DNA extraction is the first step in genomics research. By extracting genomic DNA from cells of different species, scientists can draw the genome map of species and analyze the arrangement of genes and the distribution of regulatory elements.

• Gene expression analysis depends on DNA pollution control before RNA extraction and DNA extraction in promoter region is the key to studying transcription regulation. Chromatin immunoprecipitation sequencing (ChIP-seq) technology needs to extract DNA from cross-linked chromatin in order to identify the genomic regions bound to transcription factors.
• DNA extraction from tumor tissues is the basis of cancer genomics research. By extracting DNA from the tumor and normal tissues adjacent to the tumor and sequencing the whole genome, it was found that there were a large number of somatic mutations in tumor cells. The discovery of these mutations not only reveals the molecular pathway of tumorigenesis but also provides a target for targeted drug development.

Sensing and responding to damaged DNA (Jackson et al., 2018)

• DNA extraction is a prerequisite technology for molecular marker-assisted breeding (MAS). In rice breeding for rice blast resistance, extracting DNA from different strains and detecting molecular markers closely linked with disease-resistant genes can accelerate the screening of disease-resistant varieties and shorten the traditional breeding cycle from 8-10 years to 4-5 years.
• The supervision and safety evaluation of genetically modified crops depends on DNA extraction technology. By extracting the DNA of genetically modified crops, qualitative PCR and quantitative PCR techniques can be used to detect the integration and copy number of foreign genes (such as insect-resistant gene Bt) and ensure that genetically modified crops meet the safety standards.
• In animal husbandry, DNA extraction is used for breeding excellent breeds of livestock and poultry. Genome-wide selection (GS) is carried out by extracting breeding stock DNA, and individual breeding potential is evaluated by genome-estimated breeding value (GEBV), which can improve selection accuracy and accelerate genetic progress.

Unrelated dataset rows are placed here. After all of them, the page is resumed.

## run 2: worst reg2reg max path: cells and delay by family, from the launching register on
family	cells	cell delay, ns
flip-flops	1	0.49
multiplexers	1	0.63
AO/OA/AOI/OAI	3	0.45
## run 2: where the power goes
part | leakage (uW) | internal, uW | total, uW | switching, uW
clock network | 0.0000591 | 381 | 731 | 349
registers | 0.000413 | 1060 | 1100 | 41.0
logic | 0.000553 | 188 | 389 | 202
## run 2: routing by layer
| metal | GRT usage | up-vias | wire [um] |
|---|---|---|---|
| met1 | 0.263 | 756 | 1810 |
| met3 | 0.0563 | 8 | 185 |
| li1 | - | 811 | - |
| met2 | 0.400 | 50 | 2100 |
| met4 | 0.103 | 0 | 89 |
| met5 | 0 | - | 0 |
==> src/rtl/astg_regs.svh <==
// Purpose: register offsets, field positions and reset values
// Assumes: 32-bit Avalon-MM data, byte addresses
// Notes:   definitions only
`ifndef ASTG_REGS_SVH
`define ASTG_REGS_SVH

`define ASTG_ADDR_W        4
`define ASTG_OFS_CTRL      4'h0
`define ASTG_OFS_FCOUNT    4'h4
`define ASTG_OFS_CMD       4'h8
`define ASTG_OFS_STATUS    4'hc

// control fields
`define ASTG_CTRL_STD      0
`define ASTG_CTRL_TRIG_ON  1
`define ASTG_CTRL_FALL     2
`define ASTG_CTRL_SRC_LO   4
`define ASTG_CTRL_SRC_HI   5

// command fields, write one to fire
`define ASTG_CMD_SWTRIG    0
`define ASTG_CMD_START     1
`define ASTG_CMD_STOP      2

// status fields
`define ASTG_STAT_WAIT_ACQ 0
`define ASTG_STAT_WAIT_FRM 1
`define ASTG_STAT_ARMED    2
`define ASTG_STAT_CNT_LO   8
`define ASTG_STAT_CNT_HI   15

// reset value and lowest accepted burst length
`define ASTG_FCOUNT_RST    8'h01
`define ASTG_FCOUNT_MIN    8'h01

`endif

==> src/rtl/astg_pkg.sv <==
// Purpose: shared types of the acquisition start trigger gate
// Assumes: nothing beyond SystemVerilog packages
// Notes:   numeric constants live in astg_regs.svh
`default_nettype none

package astg_pkg;

  // gate status
  typedef enum logic [1:0] {
    ST_IDLE,
    ST_WAIT_ACQ,
    ST_WAIT_FRAME
  } astg_state_t;

  // start trigger source, codes are the register field encoding
  typedef enum logic [1:0] {
    SRC_SOFTWARE = 2'h0,
    SRC_LINE1    = 2'h1,
    SRC_LINE2    = 2'h2
  } astg_src_t;

  // control register image
  typedef struct packed {
    astg_src_t src;
    logic      act_fall;
    logic      trig_on;
    logic      std_mode;
  } astg_ctrl_t;

  // one-cycle command strobes
  typedef struct packed {
    logic sw_trig;
    logic acq_start;
    logic acq_stop;
  } astg_cmd_t;

endpackage : astg_pkg

`default_nettype wire

==> src/rtl/astg_gate.sv <==
// Purpose: acquisition start trigger gate ahead of frame start
// Assumes: frame_trig_in is a one-cycle frame start request
// Notes:   registers on Avalon-MM, one wait state per access
`timescale 1ns/100ps
`default_nettype none

`include "astg_regs.svh"

// Operation
// - switching the gate on while armed enters waiting-for-acquisition-start
// - frame triggers are discarded while waiting for acquisition start
// - start trigger moves to frame wait; each frame trigger exposes
// - count accepted frames; at burst length return to waiting state
// - counting and return apply only with start trigger mode on
// - with mode off start triggers are generated internally
// - with software selected, each software trigger command is one start trigger
// - with line 1 selected, start triggers come from line 1
// - polarity picks rising or falling edge of the line
// - start trigger source resets to input line 2
// - burst length accepts 1 through 255
// - start triggers act only in waiting-for-acquisition-start
// - gating only in standard mode; legacy mode after reset
module astg_gate
  import astg_pkg::*;
(
  input  wire logic        sys_clk,
  input  wire logic        rst_n,
  input  wire logic [3:0]  avs_address,
  input  wire logic        avs_read,
  input  wire logic        avs_write,
  input  wire logic [31:0] avs_writedata,
  input  wire logic [3:0]  avs_byteenable,
  output logic [31:0]      avs_readdata,
  output logic             avs_waitrequest,
  input  wire logic        line1_in,
  input  wire logic        line2_in,
  input  wire logic        frame_trig_in,
  output logic             frame_start_ok,
  output logic             wait_acq,
  output logic             wait_frame
);

  astg_ctrl_t  ctrl;
  logic [7:0]  fcount;
  astg_cmd_t   cmd;
  astg_state_t state;
  logic [7:0]  frame_cnt;
  logic        served;
  logic        req;
  logic        wr_take;
  logic        gate_on;
  logic        gate_on_q;
  logic        gate_rise;
  logic        line1_pulse;
  logic        line2_pulse;
  logic        acq_trig;
  logic        frame_acc;
  logic        burst_done;
  logic        wrote_ctrl;

  // decode one register offset
  function automatic logic hit(input logic [3:0] adr,
                               input logic [3:0] ofs);
    hit = (adr == ofs);
  endfunction : hit

  // bus handshake: first cycle waits, second answers
  assign req             = avs_read | avs_write;
  assign avs_waitrequest = req & ~served;
  assign wr_take         = avs_write & served;

  always_ff @(posedge sys_clk or negedge rst_n) begin
    if (!rst_n) begin
      served <= 1'b0;
    end else begin
      served <= req & ~served;
    end
  end

  // control register; std mode off gives legacy behaviour
  always_ff @(posedge sys_clk or negedge rst_n) begin
    if (!rst_n) begin
      ctrl.std_mode <= 1'b0;
      ctrl.trig_on  <= 1'b0;
      ctrl.act_fall <= 1'b0;
      ctrl.src      <= SRC_LINE2;
    end else if (wr_take && hit(avs_address, `ASTG_OFS_CTRL)
                 && avs_byteenable[0]) begin
      ctrl.std_mode <= avs_writedata[`ASTG_CTRL_STD];
      ctrl.trig_on  <= avs_writedata[`ASTG_CTRL_TRIG_ON];
      ctrl.act_fall <= avs_writedata[`ASTG_CTRL_FALL];
      ctrl.src      <= astg_src_t'(
        avs_writedata[`ASTG_CTRL_SRC_HI:`ASTG_CTRL_SRC_LO]);
    end
  end

  // burst length; zero is refused so the count can always end
  always_ff @(posedge sys_clk or negedge rst_n) begin
    if (!rst_n) begin
      fcount <= `ASTG_FCOUNT_RST;
    end else if (wr_take && hit(avs_address, `ASTG_OFS_FCOUNT)
                 && avs_byteenable[0]
                 && avs_writedata[7:0] >= `ASTG_FCOUNT_MIN) begin
      fcount <= avs_writedata[7:0];
    end
  end

  // command strobes last the one cycle the write is taken
  always_comb begin
    cmd = '0;
    if (wr_take && hit(avs_address, `ASTG_OFS_CMD)
        && avs_byteenable[0]) begin
      cmd.sw_trig   = avs_writedata[`ASTG_CMD_SWTRIG];
      cmd.acq_start = avs_writedata[`ASTG_CMD_START];
      cmd.acq_stop  = avs_writedata[`ASTG_CMD_STOP];
    end
  end

  // read data loaded in the wait cycle, stands at the answer edge
  always_ff @(posedge sys_clk or negedge rst_n) begin
    if (!rst_n) begin
      avs_readdata <= 32'h0000_0000;
    end else if (avs_read && !served) begin
      avs_readdata <= 32'h0000_0000;
      if (hit(avs_address, `ASTG_OFS_CTRL)) begin
        avs_readdata[`ASTG_CTRL_STD]     <= ctrl.std_mode;
        avs_readdata[`ASTG_CTRL_TRIG_ON] <= ctrl.trig_on;
        avs_readdata[`ASTG_CTRL_FALL]    <= ctrl.act_fall;
        avs_readdata[`ASTG_CTRL_SRC_HI:`ASTG_CTRL_SRC_LO] <= ctrl.src;
      end else if (hit(avs_address, `ASTG_OFS_FCOUNT)) begin
        avs_readdata[7:0] <= fcount;
      end else if (hit(avs_address, `ASTG_OFS_STATUS)) begin
        avs_readdata[`ASTG_STAT_WAIT_ACQ] <= (state == ST_WAIT_ACQ);
        avs_readdata[`ASTG_STAT_WAIT_FRM] <= (state == ST_WAIT_FRAME);
        avs_readdata[`ASTG_STAT_ARMED]    <= (state != ST_IDLE);
        avs_readdata[`ASTG_STAT_CNT_HI:`ASTG_STAT_CNT_LO] <= frame_cnt;
      end
    end
  end

  // external lines: synchronised, selected edge as one pulse
  astg_edge_det u_line1 (
    .sys_clk    (sys_clk),
    .rst_n      (rst_n),
    .line_in    (line1_in),
    .fall_sel   (ctrl.act_fall),
    .edge_pulse (line1_pulse)
  );

  astg_edge_det u_line2 (
    .sys_clk    (sys_clk),
    .rst_n      (rst_n),
    .line_in    (line2_in),
    .fall_sel   (ctrl.act_fall),
    .edge_pulse (line2_pulse)
  );

  // gating is live only in standard mode with trigger mode on
  assign gate_on   = ctrl.std_mode & ctrl.trig_on;
  assign gate_rise = gate_on & ~gate_on_q;

  always_ff @(posedge sys_clk or negedge rst_n) begin
    if (!rst_n) begin
      gate_on_q <= 1'b0;
    end else begin
      gate_on_q <= gate_on;
    end
  end

  // start trigger from the selected source
  always_comb begin
    unique case (ctrl.src)
      SRC_SOFTWARE: acq_trig = cmd.sw_trig;
      SRC_LINE1:    acq_trig = line1_pulse;
      SRC_LINE2:    acq_trig = line2_pulse;
      default:      acq_trig = 1'b0;
    endcase
  end

  // only the frame-waiting state lets a frame trigger through
  assign frame_acc  = frame_trig_in && state == ST_WAIT_FRAME;
  assign burst_done = frame_acc && gate_on
                      && (frame_cnt == fcount - 8'h01);

  // gate state; stop beats everything, a gate switch-on beats start
  always_ff @(posedge sys_clk or negedge rst_n) begin
    if (!rst_n) begin
      state <= ST_IDLE;
    end else if (cmd.acq_stop) begin
      state <= ST_IDLE;
    end else begin
      unique case (state)
        ST_IDLE: begin
          if (cmd.acq_start) begin
            state <= ST_WAIT_ACQ;
          end
        end
        ST_WAIT_ACQ: begin
          if (!gate_on) begin
            state <= ST_WAIT_FRAME;
          end else if (!gate_rise && acq_trig) begin
            state <= ST_WAIT_FRAME;
          end
        end
        ST_WAIT_FRAME: begin
          if (gate_rise || burst_done) begin
            state <= ST_WAIT_ACQ;
          end
        end
      endcase
    end
  end

  // frames accepted since the last start trigger
  always_ff @(posedge sys_clk or negedge rst_n) begin
    if (!rst_n) begin
      frame_cnt <= 8'h00;
    end else if (state != ST_WAIT_FRAME || gate_rise || burst_done
                 || !gate_on) begin
      frame_cnt <= 8'h00;
    end else if (frame_acc) begin
      frame_cnt <= frame_cnt + 8'h01;
    end
  end

  // registered outputs towards exposure control
  always_ff @(posedge sys_clk or negedge rst_n) begin
    if (!rst_n) begin
      frame_start_ok <= 1'b0;
      wait_acq       <= 1'b0;
      wait_frame     <= 1'b0;
    end else begin
      frame_start_ok <= frame_acc;
      wait_acq       <= (state == ST_WAIT_ACQ);
      wait_frame     <= (state == ST_WAIT_FRAME);
    end
  end

  // remembers whether software has touched the control register
  always_ff @(posedge sys_clk or negedge rst_n) begin
    if (!rst_n) begin
      wrote_ctrl <= 1'b0;
    end else if (wr_take && hit(avs_address, `ASTG_OFS_CTRL)) begin
      wrote_ctrl <= 1'b1;
    end
  end
endmodule : astg_gate

`default_nettype wire

==> src/rtl/astg_edge_det.sv <==
// Purpose: synchronise a trigger line and pick out one edge
// Assumes: line may be asynchronous to sys_clk
// Notes:   pulse comes two edges after the line moves
`timescale 1ns/100ps
`default_nettype none

module astg_edge_det (
  input  wire logic sys_clk,
  input  wire logic rst_n,
  input  wire logic line_in,
  input  wire logic fall_sel,
  output logic      edge_pulse
);

  logic meta;
  logic sync;
  logic last;

  // two-flop synchroniser, meta feeds only sync
  always_ff @(posedge sys_clk or negedge rst_n) begin
    if (!rst_n) begin
      meta <= 1'b0;
      sync <= 1'b0;
      last <= 1'b0;
    end else begin
      meta <= line_in;
      sync <= meta;
      last <= sync;
    end
  end

  // selected edge as a single-cycle pulse
  assign edge_pulse = fall_sel ? (last & ~sync) : (sync & ~last);

endmodule : astg_edge_det

`default_nettype wire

Marker enhanced breeding using Genomic Selection in dairy cattle (Jonas et al., 2015)

Strategies for DNA Extraction from Different Samples

The physical and chemical properties and components of different biological samples are significantly different, which makes it necessary to adopt targeted strategies for DNA extraction. Animal tissues contain protein and nuclease, plants are rich in polysaccharides and polyphenols, and microorganisms have unique cell wall structure. Paleontological samples are faced with DNA degradation and pollution, so it is necessary to optimize the cracking, purification and anti-degradation scheme according to the characteristics of the samples.

DNA Extraction Strategy of Animal Tissue Samples

A. Blood sample

Blood sample is the most commonly used sample type in medical and biological research, and its DNA mainly exists in white blood cells. The core of the extraction strategy is to efficiently remove red blood cells and lyse white blood cells. For fresh blood, EDTA or sodium citrate is usually used for anticoagulation to avoid DNA degradation caused by coagulation. Classical blood DNA extraction methods include:

Phenol-chloroform extraction method: This method is based on the difference in distribution coefficients of different substances in the organic phase and water phase.

• First, most of the red blood cells were removed by red blood cell lysate, and then the white blood cells were lysed by adding a buffer containing protease K to release DNA.
• Then it was extracted with phenol-chloroform-isoamyl alcohol (25:24:1) to denature the protein and distribute it to the organic phase, while the DNA remained in the water phase.
• Finally, pure DNA was obtained by ethanol precipitation. The DNA extracted by this method has high purity, but the operation is complicated, and phenolic reagents are toxic.

SDS-Proteinase K DNA extraction method (Komal et al., 2023)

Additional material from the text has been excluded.